Mutagenesis Primer Generator is a simple windows GUI program to generate mutagenesis primer by inputting sequence, amino acid number, and letter of amino acid you want to mutate to.
ProbeMaker is a Java software project aimed at providing a framework for design and analysis of sets of oligonucleotide probes for use in multiplex assays for nucleic acid analyses and other purposes.
DEODAS designs & analyzes consensus-degenerate oligonucleotide probes for biological research. DEODAS automatically designs and screens, probes against databases of known genes & stores the information in a searchable database.
MultiPLX is a tool for analyzing PCR primer compatibility and automatically finding optimal multiplexing (grouping) solution. It uses state-of-the-art nearest neighbour DNA binding thermodynamics to estimate possible unwanted pairings between PCR samples.
SLICSel is a program for designing specific oligonucleotide probes for microbial detection and identification. To obtain maximal specificity of designed oligonucleotides, SLICSel uses the Nearest-Neighbor thermodynamics-based approach for probe design.
HTqPCR, a package for the R statistical computing environment, is a software to enable the processing and analysis of qPCR data across multiple conditions and replicates.

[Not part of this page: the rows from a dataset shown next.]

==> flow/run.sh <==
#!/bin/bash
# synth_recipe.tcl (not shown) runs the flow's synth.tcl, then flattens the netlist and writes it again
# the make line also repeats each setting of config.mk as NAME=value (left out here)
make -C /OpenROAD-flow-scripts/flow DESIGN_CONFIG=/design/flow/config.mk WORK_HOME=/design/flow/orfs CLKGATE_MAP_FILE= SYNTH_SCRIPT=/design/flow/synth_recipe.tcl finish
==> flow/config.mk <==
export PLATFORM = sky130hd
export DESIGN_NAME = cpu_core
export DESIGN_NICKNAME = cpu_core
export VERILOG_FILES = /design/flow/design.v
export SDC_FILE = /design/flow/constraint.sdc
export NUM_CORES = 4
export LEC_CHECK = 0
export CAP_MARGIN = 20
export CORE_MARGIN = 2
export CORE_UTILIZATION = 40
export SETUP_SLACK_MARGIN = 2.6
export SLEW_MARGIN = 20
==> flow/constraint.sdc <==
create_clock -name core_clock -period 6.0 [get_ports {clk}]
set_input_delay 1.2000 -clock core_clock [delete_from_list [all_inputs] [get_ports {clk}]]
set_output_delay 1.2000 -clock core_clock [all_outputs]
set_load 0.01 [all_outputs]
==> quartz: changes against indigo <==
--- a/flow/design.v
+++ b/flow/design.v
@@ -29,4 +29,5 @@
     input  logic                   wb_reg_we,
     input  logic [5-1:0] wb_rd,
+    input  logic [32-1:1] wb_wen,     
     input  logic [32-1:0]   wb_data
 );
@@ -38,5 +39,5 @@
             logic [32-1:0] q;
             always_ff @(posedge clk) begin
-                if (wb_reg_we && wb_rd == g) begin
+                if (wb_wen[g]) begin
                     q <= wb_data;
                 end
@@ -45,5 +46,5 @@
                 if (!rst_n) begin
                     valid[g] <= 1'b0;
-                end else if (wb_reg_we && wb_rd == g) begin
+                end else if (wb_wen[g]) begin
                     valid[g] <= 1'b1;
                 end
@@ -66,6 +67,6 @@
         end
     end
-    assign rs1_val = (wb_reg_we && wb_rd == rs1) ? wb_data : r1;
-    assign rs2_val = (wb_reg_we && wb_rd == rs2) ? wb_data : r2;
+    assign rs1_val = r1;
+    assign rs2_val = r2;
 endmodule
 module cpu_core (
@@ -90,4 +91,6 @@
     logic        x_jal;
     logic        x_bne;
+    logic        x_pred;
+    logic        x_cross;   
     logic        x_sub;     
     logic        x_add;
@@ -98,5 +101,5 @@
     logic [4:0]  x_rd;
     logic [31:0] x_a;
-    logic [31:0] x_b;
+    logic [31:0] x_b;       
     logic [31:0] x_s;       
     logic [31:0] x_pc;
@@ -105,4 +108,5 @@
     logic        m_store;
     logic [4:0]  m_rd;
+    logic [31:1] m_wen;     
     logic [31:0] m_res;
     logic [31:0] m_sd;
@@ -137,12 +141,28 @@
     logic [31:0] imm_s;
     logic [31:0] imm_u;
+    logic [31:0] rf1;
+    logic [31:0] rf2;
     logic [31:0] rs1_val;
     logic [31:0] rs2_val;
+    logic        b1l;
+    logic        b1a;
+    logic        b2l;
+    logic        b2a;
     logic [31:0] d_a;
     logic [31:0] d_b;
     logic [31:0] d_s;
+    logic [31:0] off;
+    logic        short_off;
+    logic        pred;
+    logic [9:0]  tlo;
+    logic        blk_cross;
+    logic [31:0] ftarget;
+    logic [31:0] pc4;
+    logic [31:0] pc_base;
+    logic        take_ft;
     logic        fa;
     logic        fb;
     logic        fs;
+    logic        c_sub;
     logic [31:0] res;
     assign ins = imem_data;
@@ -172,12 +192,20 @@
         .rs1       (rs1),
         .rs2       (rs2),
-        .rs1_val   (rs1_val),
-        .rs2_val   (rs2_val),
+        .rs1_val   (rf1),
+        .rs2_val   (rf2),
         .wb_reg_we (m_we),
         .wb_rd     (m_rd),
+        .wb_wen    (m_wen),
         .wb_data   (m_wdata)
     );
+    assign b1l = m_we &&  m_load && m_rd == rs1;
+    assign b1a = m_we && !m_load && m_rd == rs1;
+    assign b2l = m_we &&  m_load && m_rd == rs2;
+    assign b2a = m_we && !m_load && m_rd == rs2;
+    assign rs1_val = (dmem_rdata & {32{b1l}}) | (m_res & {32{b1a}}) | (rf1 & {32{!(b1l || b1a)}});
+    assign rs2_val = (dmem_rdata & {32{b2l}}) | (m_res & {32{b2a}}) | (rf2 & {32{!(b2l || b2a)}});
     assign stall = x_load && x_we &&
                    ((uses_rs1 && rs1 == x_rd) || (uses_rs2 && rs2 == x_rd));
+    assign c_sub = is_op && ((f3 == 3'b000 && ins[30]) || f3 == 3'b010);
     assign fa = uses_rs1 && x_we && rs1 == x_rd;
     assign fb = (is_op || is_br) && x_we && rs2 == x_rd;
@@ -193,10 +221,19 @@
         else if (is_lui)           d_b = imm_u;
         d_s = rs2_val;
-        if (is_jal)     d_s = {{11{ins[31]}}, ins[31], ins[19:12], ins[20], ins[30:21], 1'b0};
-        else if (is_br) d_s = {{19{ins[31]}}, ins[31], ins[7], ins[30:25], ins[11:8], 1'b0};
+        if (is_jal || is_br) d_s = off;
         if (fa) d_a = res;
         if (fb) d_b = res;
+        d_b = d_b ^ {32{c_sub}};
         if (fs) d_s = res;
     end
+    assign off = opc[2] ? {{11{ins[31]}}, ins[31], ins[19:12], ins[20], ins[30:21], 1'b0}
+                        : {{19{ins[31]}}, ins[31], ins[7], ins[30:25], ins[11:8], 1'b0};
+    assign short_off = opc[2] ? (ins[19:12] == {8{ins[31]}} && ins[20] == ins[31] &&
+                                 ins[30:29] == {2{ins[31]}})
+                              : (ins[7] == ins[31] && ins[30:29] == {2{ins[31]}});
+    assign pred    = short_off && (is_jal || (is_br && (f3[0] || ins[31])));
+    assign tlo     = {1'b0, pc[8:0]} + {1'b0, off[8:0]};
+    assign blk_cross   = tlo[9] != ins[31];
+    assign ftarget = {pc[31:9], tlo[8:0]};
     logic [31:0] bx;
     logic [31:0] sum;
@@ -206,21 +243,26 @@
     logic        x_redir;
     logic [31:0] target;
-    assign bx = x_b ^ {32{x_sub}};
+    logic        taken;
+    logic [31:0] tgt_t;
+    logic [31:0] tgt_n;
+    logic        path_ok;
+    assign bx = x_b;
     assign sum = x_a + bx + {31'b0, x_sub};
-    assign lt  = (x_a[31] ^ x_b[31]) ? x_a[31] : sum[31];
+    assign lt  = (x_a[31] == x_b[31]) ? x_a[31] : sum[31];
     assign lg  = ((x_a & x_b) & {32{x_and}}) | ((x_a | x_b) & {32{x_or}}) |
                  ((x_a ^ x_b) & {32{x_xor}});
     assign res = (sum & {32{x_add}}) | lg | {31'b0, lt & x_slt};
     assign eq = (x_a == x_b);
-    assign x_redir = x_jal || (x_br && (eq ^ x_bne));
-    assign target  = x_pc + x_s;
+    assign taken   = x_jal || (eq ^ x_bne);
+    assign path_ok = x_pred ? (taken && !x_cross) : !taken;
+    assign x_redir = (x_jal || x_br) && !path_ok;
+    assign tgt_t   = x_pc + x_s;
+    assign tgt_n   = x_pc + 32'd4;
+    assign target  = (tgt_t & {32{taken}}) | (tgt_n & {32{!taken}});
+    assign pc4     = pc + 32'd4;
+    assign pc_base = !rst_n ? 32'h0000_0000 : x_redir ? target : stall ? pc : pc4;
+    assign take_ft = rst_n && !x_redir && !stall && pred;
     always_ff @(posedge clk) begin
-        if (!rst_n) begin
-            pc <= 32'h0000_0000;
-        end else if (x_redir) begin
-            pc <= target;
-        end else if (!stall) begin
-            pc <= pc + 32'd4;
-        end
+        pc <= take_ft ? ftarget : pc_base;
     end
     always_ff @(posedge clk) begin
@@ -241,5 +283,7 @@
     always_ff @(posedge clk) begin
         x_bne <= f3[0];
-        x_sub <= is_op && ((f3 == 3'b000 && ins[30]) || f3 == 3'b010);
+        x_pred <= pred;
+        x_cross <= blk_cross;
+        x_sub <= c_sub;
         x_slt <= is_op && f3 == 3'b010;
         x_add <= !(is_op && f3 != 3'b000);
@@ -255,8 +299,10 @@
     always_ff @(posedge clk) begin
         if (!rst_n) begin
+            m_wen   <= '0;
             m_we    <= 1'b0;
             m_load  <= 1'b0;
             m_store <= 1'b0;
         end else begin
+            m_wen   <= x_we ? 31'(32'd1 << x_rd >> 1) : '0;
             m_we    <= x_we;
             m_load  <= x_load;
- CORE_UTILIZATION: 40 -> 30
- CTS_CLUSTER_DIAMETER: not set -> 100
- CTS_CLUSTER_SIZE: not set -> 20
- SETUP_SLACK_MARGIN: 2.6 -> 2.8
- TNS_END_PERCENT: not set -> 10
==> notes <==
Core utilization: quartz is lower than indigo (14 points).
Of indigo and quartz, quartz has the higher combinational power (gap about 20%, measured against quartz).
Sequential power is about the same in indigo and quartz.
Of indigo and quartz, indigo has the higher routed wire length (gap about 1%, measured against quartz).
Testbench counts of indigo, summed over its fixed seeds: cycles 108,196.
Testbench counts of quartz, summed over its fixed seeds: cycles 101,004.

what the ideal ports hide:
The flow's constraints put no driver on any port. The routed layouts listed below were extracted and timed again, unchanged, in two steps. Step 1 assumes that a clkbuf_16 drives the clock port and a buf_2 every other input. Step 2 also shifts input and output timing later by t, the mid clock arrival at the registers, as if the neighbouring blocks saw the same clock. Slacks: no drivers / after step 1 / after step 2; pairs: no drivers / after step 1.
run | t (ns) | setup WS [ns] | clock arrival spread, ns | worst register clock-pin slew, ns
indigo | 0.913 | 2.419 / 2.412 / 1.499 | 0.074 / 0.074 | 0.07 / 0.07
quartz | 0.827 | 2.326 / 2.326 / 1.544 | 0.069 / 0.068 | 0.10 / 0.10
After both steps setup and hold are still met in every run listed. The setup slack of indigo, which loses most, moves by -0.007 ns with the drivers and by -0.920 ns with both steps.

StarPrimer D′Signer is a software to facilitate the design of primers for the ENTRY cloning step to create the Donor Vector. The software is also very well suited for the design of primers in combination with a site-directed mutation approach. In this case it is used to design primers for introducing mutations into your gene of interest which then is transferred into a StarGate ENTRY vector to create a Donor Vector carrying the mutated gene of interest.
QPCR is a versatile web-based Java application that allows to store, manage, and analyze data from quantitative real-time polymerase chain reaction (qPCR) experiments. It comprises a parser to automatically import generated data from qPCR devices and includes a variety of analysis methods to calculate Ct and amplification efficiency values. The analysis pipeline includes technical and biological replicate handling, incorporates sample or gene specific efficiency, normalization using single or multiple housekeeping genes, inter-run calibration, and fold change calculation. Moreover, the application supports proper error propagation throughout all analysis steps and allows conducting statistical tests on sample classes. Results can be visualized in highly customizable charts and exported for further investigation.